### Problem:
All lines at or after the one containing "package clock_step_gate_pkg;", up to the last line of the material, must be repeated exactly, and no others.

### Data extract:
File: src/rtl/clock_step_gate_pkg.sv
// Shared mode encodings and channel FSM states for the multi-channel clock step gate.
package clock_step_gate_pkg;

    localparam logic [1:0] MODE_OFF   = 2'b00;
    localparam logic [1:0] MODE_RUN   = 2'b01;
    localparam logic [1:0] MODE_STEP  = 2'b10;
    localparam logic [1:0] MODE_BURST = 2'b11;

    typedef enum logic {
        ST_IDLE   = 1'b0,
        ST_ACTIVE = 1'b1
    } chan_state_t;

endpackage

### Solution:
package clock_step_gate_pkg;

    localparam logic [1:0] MODE_OFF   = 2'b00;
    localparam logic [1:0] MODE_RUN   = 2'b01;
    localparam logic [1:0] MODE_STEP  = 2'b10;
    localparam logic [1:0] MODE_BURST = 2'b11;

    typedef enum logic {
        ST_IDLE   = 1'b0,
        ST_ACTIVE = 1'b1
    } chan_state_t;

endpackage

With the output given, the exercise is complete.